## [Task requirements]
In the following listing, find the lines containing "clock" and report them.

---- Information given

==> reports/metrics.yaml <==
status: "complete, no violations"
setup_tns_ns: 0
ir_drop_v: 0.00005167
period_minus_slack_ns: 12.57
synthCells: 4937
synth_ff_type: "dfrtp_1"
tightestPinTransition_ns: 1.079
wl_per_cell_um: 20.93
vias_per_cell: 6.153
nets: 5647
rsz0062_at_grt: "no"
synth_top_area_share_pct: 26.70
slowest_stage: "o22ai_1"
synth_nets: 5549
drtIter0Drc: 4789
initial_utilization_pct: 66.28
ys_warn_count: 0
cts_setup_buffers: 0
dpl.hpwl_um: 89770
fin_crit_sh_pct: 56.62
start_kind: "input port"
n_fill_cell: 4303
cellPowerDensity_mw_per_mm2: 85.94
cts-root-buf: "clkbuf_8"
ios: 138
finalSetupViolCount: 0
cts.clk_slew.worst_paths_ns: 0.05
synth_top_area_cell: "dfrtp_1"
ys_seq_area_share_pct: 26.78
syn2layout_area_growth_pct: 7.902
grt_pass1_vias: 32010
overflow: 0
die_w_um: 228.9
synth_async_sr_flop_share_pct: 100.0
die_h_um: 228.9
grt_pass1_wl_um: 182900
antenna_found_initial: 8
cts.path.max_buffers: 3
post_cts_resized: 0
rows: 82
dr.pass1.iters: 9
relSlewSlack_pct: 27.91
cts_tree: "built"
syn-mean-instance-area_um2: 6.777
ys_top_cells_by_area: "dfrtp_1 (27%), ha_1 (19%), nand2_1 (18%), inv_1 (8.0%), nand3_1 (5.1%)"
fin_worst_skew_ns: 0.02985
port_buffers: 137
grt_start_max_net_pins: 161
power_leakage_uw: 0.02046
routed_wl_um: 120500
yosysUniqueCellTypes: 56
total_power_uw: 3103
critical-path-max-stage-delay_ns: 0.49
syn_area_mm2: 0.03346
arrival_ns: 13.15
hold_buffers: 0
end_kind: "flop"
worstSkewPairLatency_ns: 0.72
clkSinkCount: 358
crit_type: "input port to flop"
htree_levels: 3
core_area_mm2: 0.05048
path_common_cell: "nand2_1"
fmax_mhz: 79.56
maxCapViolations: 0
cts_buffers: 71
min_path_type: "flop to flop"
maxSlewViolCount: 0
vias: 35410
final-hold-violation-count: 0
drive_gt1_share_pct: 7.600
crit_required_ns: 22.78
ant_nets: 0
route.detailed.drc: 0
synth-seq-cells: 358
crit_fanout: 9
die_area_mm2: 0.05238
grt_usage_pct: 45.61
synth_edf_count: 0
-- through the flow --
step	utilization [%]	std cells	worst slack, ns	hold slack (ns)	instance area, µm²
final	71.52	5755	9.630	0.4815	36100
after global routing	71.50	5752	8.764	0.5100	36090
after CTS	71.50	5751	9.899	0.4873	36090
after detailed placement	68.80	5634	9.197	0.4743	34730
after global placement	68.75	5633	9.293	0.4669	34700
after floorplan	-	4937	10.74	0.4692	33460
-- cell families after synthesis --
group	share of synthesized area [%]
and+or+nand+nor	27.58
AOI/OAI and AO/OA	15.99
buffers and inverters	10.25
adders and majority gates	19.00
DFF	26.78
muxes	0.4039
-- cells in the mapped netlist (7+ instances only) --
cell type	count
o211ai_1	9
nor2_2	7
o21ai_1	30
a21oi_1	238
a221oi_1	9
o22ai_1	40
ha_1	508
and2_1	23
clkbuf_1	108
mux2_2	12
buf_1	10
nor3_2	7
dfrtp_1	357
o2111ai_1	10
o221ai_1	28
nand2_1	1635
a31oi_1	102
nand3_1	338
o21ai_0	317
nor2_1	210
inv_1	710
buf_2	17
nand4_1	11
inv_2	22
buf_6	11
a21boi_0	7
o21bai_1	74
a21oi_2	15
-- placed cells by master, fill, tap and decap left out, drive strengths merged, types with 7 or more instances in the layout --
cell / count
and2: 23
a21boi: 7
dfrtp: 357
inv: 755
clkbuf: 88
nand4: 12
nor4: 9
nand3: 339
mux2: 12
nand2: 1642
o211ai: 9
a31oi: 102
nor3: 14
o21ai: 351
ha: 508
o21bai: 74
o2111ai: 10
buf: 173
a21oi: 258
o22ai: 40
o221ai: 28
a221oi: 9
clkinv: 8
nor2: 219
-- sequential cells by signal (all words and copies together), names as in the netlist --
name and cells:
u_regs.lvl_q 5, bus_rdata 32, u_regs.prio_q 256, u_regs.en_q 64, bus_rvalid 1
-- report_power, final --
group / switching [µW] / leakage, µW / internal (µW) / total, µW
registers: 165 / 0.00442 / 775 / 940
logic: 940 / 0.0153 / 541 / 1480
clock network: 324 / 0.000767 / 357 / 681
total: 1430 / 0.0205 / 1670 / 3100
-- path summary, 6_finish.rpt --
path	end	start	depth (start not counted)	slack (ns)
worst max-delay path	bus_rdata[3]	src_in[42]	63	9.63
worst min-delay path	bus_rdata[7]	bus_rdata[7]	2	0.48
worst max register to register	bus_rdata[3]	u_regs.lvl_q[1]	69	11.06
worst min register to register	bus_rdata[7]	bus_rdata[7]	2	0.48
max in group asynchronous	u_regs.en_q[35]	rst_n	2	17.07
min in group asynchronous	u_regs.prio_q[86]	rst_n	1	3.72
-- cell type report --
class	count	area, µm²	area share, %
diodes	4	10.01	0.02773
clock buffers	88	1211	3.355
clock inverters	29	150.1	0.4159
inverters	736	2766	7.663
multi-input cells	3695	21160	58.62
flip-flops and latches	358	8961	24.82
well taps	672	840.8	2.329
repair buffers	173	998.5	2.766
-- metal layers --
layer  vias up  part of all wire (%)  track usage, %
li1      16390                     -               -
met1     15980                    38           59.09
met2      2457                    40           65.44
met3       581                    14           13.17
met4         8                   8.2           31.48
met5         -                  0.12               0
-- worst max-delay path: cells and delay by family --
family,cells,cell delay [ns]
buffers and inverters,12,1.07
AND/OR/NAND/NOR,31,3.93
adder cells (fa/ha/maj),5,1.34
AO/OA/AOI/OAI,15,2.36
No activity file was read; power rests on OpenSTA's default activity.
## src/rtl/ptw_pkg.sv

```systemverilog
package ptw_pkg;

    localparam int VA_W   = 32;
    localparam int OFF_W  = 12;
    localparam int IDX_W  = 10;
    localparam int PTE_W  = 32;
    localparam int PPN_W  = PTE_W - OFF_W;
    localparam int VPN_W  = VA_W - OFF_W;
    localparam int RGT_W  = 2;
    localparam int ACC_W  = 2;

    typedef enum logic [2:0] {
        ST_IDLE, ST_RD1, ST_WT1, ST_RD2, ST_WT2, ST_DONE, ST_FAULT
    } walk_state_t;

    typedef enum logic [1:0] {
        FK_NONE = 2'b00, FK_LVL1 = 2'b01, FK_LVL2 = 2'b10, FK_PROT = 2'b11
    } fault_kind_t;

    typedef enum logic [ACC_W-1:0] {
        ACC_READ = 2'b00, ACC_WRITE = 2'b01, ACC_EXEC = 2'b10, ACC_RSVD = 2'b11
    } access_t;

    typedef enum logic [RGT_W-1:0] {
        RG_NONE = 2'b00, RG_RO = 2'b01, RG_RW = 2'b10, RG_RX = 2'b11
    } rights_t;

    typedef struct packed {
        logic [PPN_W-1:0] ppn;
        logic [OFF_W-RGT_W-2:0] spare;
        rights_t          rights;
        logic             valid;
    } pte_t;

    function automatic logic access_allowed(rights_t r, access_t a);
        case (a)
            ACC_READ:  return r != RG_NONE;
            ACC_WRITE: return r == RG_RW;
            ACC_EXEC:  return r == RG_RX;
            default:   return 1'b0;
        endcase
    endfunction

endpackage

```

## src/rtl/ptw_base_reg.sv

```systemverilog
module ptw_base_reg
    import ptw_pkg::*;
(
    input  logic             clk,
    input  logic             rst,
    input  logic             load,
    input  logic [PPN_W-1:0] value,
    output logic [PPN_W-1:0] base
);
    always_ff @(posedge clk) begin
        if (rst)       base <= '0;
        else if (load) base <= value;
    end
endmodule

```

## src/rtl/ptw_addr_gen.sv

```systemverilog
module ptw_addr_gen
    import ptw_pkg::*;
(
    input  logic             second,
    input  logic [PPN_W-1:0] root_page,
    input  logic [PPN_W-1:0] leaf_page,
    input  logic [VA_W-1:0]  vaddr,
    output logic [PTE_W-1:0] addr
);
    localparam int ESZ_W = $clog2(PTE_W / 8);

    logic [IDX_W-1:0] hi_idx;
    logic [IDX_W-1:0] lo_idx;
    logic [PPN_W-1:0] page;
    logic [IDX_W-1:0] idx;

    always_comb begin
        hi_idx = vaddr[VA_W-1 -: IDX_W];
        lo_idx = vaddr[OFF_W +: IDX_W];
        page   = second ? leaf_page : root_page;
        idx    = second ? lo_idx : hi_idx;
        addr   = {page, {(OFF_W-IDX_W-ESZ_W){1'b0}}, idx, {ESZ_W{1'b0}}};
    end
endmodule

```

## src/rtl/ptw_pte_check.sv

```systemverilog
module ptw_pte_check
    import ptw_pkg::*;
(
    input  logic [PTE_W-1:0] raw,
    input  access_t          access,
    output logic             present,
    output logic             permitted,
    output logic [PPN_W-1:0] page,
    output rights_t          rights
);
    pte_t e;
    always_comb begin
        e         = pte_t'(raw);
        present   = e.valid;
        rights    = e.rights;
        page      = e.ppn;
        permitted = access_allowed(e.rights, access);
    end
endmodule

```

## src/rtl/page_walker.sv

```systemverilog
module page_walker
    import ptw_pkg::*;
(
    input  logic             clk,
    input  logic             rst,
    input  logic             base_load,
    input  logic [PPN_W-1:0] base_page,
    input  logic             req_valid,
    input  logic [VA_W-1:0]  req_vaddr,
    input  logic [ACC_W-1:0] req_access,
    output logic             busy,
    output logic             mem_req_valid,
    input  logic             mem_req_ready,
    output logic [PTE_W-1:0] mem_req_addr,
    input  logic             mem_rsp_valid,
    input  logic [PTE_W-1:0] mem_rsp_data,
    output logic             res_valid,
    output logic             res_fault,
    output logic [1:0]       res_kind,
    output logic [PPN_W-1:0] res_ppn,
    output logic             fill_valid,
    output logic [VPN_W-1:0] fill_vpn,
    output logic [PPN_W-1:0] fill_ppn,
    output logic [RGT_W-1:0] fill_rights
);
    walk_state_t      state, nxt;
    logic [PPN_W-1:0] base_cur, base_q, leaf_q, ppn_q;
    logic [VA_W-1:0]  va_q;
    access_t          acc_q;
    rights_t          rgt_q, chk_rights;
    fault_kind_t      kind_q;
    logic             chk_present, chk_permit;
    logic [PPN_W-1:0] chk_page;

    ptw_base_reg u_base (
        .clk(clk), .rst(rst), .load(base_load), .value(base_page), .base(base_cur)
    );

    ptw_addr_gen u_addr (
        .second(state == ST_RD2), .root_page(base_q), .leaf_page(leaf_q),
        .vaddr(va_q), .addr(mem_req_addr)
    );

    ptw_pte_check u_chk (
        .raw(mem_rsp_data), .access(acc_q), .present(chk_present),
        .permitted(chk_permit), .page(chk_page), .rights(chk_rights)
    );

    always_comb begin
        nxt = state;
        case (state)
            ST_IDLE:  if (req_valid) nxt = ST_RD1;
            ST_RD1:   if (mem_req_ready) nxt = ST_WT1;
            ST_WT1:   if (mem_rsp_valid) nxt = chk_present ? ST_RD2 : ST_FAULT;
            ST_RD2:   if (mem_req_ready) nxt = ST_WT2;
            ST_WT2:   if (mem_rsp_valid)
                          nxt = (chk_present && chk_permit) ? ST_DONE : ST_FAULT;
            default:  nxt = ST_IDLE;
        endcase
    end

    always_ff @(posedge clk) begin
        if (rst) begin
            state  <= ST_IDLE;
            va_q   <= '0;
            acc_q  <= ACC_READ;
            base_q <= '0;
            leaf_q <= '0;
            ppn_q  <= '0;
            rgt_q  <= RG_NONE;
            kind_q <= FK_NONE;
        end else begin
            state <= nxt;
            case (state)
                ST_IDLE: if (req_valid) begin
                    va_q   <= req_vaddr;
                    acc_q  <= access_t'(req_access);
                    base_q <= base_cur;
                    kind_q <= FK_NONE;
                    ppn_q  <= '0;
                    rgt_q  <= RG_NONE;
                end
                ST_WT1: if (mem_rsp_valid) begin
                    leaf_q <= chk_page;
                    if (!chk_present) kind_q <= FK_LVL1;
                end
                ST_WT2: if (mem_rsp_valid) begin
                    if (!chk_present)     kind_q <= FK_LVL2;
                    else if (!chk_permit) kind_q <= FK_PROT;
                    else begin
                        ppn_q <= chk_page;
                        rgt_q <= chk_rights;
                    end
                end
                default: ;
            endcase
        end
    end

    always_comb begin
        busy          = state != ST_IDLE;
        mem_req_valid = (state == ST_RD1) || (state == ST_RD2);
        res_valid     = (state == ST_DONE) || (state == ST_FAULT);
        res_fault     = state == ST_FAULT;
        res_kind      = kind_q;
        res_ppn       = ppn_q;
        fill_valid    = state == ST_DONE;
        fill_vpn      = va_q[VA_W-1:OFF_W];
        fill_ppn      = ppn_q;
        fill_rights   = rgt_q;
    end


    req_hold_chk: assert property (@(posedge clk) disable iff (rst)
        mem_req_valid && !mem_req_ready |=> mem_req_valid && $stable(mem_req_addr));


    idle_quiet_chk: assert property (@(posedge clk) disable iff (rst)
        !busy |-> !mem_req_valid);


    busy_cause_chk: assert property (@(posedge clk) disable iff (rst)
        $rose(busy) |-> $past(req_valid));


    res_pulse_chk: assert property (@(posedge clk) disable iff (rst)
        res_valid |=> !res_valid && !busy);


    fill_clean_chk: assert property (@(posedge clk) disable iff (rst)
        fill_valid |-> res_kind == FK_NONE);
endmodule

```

--------
---- Information given

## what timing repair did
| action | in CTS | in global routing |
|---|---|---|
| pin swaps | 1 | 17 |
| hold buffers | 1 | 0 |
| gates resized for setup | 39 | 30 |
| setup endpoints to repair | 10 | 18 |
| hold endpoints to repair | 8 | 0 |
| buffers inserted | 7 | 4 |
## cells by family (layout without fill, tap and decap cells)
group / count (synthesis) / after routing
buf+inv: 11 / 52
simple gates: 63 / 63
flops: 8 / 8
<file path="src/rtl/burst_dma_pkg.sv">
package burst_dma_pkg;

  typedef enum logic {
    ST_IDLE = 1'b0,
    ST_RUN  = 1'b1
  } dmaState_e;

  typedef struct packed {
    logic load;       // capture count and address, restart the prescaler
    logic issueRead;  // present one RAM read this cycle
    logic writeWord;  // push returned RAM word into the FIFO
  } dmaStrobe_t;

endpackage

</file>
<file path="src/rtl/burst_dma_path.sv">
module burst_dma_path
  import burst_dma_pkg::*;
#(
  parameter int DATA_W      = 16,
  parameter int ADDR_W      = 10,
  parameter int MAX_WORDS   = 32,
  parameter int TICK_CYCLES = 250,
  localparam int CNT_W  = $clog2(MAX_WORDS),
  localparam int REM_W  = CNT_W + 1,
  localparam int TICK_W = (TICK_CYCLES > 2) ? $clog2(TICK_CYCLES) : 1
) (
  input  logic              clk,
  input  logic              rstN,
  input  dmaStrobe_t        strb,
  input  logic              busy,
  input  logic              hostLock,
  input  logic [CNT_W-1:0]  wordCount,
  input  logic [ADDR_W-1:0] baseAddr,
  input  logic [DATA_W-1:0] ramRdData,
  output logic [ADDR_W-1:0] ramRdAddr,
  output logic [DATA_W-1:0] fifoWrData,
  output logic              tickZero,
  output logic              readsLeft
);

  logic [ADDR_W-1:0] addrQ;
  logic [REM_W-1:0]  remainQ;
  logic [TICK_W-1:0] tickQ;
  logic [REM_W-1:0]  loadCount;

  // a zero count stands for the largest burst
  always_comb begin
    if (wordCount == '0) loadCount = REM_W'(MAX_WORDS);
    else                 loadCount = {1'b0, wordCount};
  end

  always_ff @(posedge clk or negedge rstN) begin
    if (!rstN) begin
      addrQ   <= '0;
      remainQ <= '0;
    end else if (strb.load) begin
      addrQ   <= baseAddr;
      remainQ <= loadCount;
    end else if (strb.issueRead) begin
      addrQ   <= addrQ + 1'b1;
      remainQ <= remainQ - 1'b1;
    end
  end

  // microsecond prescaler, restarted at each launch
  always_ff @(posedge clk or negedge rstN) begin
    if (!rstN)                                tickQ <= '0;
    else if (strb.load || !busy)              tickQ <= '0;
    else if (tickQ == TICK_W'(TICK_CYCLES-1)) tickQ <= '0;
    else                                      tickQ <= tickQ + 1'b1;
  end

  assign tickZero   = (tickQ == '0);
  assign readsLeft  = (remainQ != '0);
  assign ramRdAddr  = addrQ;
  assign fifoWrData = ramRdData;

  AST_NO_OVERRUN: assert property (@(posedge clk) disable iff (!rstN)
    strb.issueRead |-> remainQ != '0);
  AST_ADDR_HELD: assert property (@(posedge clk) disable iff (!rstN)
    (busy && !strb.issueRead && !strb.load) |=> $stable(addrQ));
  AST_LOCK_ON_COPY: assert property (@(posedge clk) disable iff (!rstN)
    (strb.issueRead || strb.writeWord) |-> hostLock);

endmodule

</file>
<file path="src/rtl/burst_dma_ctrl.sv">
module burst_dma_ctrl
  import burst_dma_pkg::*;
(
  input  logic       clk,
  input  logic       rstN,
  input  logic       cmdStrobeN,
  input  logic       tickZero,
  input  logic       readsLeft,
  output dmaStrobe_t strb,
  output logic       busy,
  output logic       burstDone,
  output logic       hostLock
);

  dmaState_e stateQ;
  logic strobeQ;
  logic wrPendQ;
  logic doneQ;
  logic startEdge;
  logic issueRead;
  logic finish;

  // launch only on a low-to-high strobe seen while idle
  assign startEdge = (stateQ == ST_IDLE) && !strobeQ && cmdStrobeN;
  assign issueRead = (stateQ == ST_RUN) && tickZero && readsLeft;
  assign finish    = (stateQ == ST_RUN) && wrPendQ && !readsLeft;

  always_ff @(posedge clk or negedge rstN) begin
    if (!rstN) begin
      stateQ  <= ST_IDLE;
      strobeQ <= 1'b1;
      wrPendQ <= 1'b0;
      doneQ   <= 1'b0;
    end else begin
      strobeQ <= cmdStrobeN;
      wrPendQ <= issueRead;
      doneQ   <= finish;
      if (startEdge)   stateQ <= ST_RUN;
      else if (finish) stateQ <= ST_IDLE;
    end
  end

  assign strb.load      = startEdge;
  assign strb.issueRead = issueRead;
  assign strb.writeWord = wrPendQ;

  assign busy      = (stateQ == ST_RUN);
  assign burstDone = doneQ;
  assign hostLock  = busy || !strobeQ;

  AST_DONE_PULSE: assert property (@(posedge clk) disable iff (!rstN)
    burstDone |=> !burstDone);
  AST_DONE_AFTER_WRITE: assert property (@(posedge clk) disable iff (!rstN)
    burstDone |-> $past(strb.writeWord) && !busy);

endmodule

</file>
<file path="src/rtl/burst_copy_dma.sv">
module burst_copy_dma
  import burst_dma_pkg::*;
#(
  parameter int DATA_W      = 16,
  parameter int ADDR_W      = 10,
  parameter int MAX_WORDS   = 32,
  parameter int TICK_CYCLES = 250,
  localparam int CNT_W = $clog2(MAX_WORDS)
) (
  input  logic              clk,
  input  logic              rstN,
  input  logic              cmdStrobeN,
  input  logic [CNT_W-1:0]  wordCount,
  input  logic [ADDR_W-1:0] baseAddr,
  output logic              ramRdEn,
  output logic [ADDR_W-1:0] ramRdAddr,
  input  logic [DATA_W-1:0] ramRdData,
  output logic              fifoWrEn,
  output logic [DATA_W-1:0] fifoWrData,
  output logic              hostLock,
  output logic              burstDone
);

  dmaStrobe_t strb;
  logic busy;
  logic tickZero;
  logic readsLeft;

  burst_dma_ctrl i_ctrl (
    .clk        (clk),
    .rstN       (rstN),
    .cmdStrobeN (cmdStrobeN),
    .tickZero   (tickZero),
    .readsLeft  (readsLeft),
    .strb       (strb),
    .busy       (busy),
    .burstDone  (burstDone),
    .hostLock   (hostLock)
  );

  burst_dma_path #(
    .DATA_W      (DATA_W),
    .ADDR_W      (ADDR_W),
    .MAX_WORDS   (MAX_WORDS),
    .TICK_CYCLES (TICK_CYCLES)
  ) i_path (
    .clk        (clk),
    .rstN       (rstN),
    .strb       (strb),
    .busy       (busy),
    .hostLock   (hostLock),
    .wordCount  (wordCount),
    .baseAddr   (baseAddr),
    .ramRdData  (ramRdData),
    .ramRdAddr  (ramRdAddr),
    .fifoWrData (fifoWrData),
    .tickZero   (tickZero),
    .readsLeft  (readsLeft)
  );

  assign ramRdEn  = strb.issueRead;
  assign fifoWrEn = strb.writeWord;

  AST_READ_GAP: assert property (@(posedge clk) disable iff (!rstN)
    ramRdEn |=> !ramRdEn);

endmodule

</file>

--------

## [Response area]
clock network: 324 / 0.000767 / 357 / 681
clock buffers	88	1211	3.355
clock inverters	29	150.1	0.4159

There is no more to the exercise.